Vizbi 2011 最終日: チュートリアルセッションからProcessing談義まで

Vizbi 2011の記念品


Vizbiでのチュートリアルは今年から設けられたセクションで、アプリケーションごとに講師が一〜二人割り当てられ、前半が講師による解説やハンズオン形式のトレーニング、後半はそれぞれのデータなどを持ち寄って自由にディスカッションしたり質問したりと言う形式。私はCytoscapeのセッションでユーザーからの質問に答えたりするヘルプを行っていたのだが、全く初めてのユーザーがどこでつまずくか、今のチュートリアルドキュメントで抜けている部分は何か、と言った点を確認する事が出来て有意義だった。やはりここでもビデオチュートリアルの要望が多かったので、早急に取りかかりたい。ちなみに、最近のCytoscape関連のチュートリアルここに集めてあるので、興味のある方はぜひお試しを。残念ながらフライトの都合で後半は参加できなかったのだが、長めに取られていたランチタイムに様々な人と話す事ができたので、乗り継ぎ地のシカゴへ向かう飛行機の中で忘れないうちにメモしている。

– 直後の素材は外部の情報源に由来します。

`flow/design.v`:
```
module ram256x8(
    input clk,
    input we,
    input [7:0] addr,
    input [7:0] data_in,
    output [7:0] data_out
  );
  reg [7:0] ram[255:0];
  always @(posedge clk)
  begin
    if (we)
      ram[addr] <= data_in;
  end
  assign data_out = ram[addr];
endmodule
```
`flow/constraint.sdc`:
```
current_design ram256x8

set clk_period 29.1
set clk_io_pct 0.2

create_clock -name clk0 -period $clk_period [get_ports {clk}]

set non_clock_inputs [all_inputs -no_clocks]
set_input_delay [expr $clk_period * $clk_io_pct] -clock clk0 $non_clock_inputs
set_output_delay [expr $clk_period * $clk_io_pct] -clock clk0 [all_outputs]
```
`flow/run.sh`:
```
#!/bin/bash
# OpenROAD 26Q1-2900-gdf79404cd8, Yosys 0.63+post, stock flow scripts
make -C /OpenROAD-flow-scripts/flow DESIGN_CONFIG=/design/flow/config.mk WORK_HOME=/design/flow/orfs finish
```
`flow/config.mk`:
```
export PLATFORM = sky130hd
export DESIGN_NAME = ram256x8
export DESIGN_NICKNAME = ram256x8
export VERILOG_FILES = /design/flow/design.v
export SDC_FILE = /design/flow/constraint.sdc
export NUM_CORES = 4
export LEC_CHECK = 1
export CORE_UTILIZATION = 30
```
==> metrics.csv <==
stage,metric,value,unit
logic_synthesis,ys_cells,3539,
routing,num_vias,36870,
pwr,irDropWorstVdd,0.04888,mV
setup_path,crit_slowest_cell,o41ai_1,
logic_synthesis,avgSynthCellArea,22.13,um^2
timing,setup_slack,11.45,ns
timing,layout_min_cycle_time,17.65,ns
worst_hold_path,holdPathEnd,ram[9][5],
logic_synthesis,ys_area,78330,um^2
setup_path,startpoint_type,input pin,
placed_design,pre_cts_ws,11.23,ns
floorplan,die_y,513.0,um
floorplan,die_area,263200,um^2
setup_path,path_class,in -> out,
global_routing,grtUsageTotal,15.70,%
logic_synthesis,ys_ff,2048,
global_routing,grt_first_pass_wirelength,280.2,mm
routing,drt_iter0_markers,2704,
setup_path,critPathTopFamily,buffers and inverters,
global_routing,grt_start_max_net_pins,90,
logic_synthesis,yosysWarnings,1,
placed_design,place_congestion,0.8733,
finish,reg.largest.list,ram: 2048 flops,
setup_path,critPathRequiredTime,23.28,ns
routing,dr.pass1.iters,5,
timing,tightest_slew,1.010,ns
finish,regMostFlops,ram,
global_routing,grt_overflow,0,
logic_synthesis,yosysUniqueCellTypes,21,
global_routing,antenna_found_initial,5,
setup_path,critPathCaptureType,output port,
clocking,cts_buffer_depth,3,
clocking,h-tree-depth,4,
setup_path,slowest_delay,0.65,ns
clocking,cts_resized,0,
global_routing,grtUsageMet2,23.72,%
worst_hold_path,min-delay-start,data_in[5],
timing,rsz0062_at_grt,no,
placed_design,place_hpwl,114.0,mm
finish,seq_area,61500,um^2
finish,finalNonFillerCells,7292,
clocking,root_buffer,clkbuf_16,
timing,setup_viol,0,
routing,wire_per_inst,26.18,um
logic_synthesis,ys_seq_share,78.51,%
finish,area_growth,14.31,%
pwr,p_leak,26.70,nW
timing,final_max_slew_viol_count,0,
setup_path,cpMostUsedCell,buf_4,
clocking,cts_tree,done,
logic_synthesis,synthCells,3539,
routing,drt_wl_total,190.9,mm
pwr,power_density,66.66,nW/um^2
finish,final.fill_count,23700,
flow_run,warnings,26,
timing,hold_viol_final,0,
timing,fmax,0.05667,GHz
floorplan,rows,187,
clocking,path_clk_slew,0.06,ns
flow_run,cap_violations,0,
global_routing,grtUsageMet3,11.62,%
timing,relSlewSlack,31.92,%
global_routing,busiest_layer,met2,
global_routing,first_global_vias,41170,
floorplan,die_x,513.0,um
placed_design,portBuffers,25,
worst_hold_path,hp-class,in -> reg,
timing,layout_worst_path_cycle_share,60.64,%
clocking,postCtsHoldBufs,0,
finish,largest_reg_flops,2048,
routing,route.detailed.drc,0,
floorplan,fp_util,30.16,%
routing,final_antenna_net_count,0,
worst_hold_path,min_path_cells,1,
routing,via_per_inst,5.057,
status,status,finished clean,
setup_path,crit_arrival,11.83,ns
finish,final_util,34.48,%
setup_path,path_cells,buf_8 -> buf_4 -> buf_4 -> buf_12 -> buf_4 -> buf_4 -> mux4_2 -> a22oi_1 -> a21oi_1 -> o41ai_1 -> nand4_1 -> clkdlybuf4s50_1,
clocking,clock_sinks,2048,
clocking,cts_buffers,200,
placed_design,place_inst,6924,
clocking,post_cts_buffers,0,
floorplan,io_pins,26,
logic_synthesis,syn_area,78330,um^2
global_routing,gr-usage-met1,18.04,%
setup_path,path_buffers,7,
finish,drive_gt1_share,25.67,%
timing,setup_tns,0,ns
finish,combGateArea,15790,um^2
setup_path,cp_max_fo,59,
floorplan,core,259700,um^2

今回チュートリアルセッション用に選ばれたソフトウェアの一つにProcessingがある。このセッションの講師としてJer Thorp氏が招かれていた。意外な事に、彼は元々生物学を学んでいて、ウェットなラボでの経験もある。ただし、どうもその仕事は好きになれなかったらしく(今のような洗練されたウェットラボ用のロボティクスはまだ当時存在せず、地道な作業に嫌気がさしたとの事)、次第にコンピュータ系の仕事に傾倒して行き、現在のようにコンピュータを使ったアートとサイエンスの中間のような事を生業とするに至ったらしい。ニューヨークタイムズ紙で最近よく見る事が出来る、インフォアートとでも呼べるデータを可視化は彼の手によるものも多い。彼自身のポートフォリオサイトから素晴らしい作品の数々を見ることが出来る

彼と話していて印象深かったのは、「データ可視化の普遍的なベストプラクティスなどと言うものは存在しないかもしれない」と言うポイントだ。これは、次元の低いデータならばともかく、多数のデータを(データポイントの数と言う意味でも、種類の多さと言う点でも)どのように見せるかと言う点で、解は常に大量に存在するためだ。例えば、「時間と量の関係」ならば、Excelのグラフ作成ツールで用意に可視化出来る。しかしこれが10種類のパラメータと10,000のサンプルからなるデータだったら・・・?こういった問題に関する一般的な答えと言うものは無い。オーディエンス、目的などを吟味しながら、臨機応変に対応するしかない。一方で、キーノートでのTamara Munzner教授の講演(後ほど詳しくレポート予定)では、可視化のアンチパターン(経験則をまとめた「やってはいけない」パターンの集積)と呼べるものをたくさん紹介していて非常に納得できる点が多かったので、悪い例を避ける事によりベストな方向を探してゆく、と言う手法はあるかもしれない。

話はopenFrameworkscinderと言った最近流行りはじめているフレームワークにも及んだ。彼の感想としては、両者ともとてもパワフルだが、裏を返せば、それはローレベルなAPIに薄いラッパーをかぶせて使うようにしてあると言う事で、手軽さと言う点ではまだProcessingには及ばない。C++ベースのフレームワークは、OpenCVなどと組み合わせて利用する場合、OpenGLを使い込みパフォーマンスをギリギリまで追求する場合などにはアドバンテージが非常に大きいので、お互いに共存してゆくような関係になるのではないかとの事だった。更に、Processingの実装に使われているJavaは誕生時とは全く違うレベルの最適化が行われ、パフォーマンス的にはかなりの規模まで対応できるようになっている。そしてProcessing自身も、JavaOpenGLバインディングであるJOGL 2.0にも対応した事により、 描画パフォーマンスに関してもかなりの前進が見られたようなので、まだまだ様々な分野で活用できそうだ。

なお、彼は日本からのワークショップなどのオファーがあれば是非行ってみたいとの事。サイエンス系でもアート系でも、データの可視化に興味がある研究機関や企業さんは、彼を日本に招待してみませんか?今は日本が大変な時期なのでタイミングが悪いかもしれませんが、もう少し落ち着いた頃なら、私も通訳ぐらいならしますよ。

さらに、昨日のポスター発表にて東京大学からの発表もあったのだが、妙に洗練されたデザインだなと思っていたら、やはりというか、作っていたのはメディアアート出身の方だった。お話ししてみると、私の郷里にある大学院に所属していた事もあるとの事で、思わぬ出会いとなった。次回日本に行ったときには是非彼のラボも訪問してみたい。

とりあえずそろそろ飛行機が出るようなのでここまで。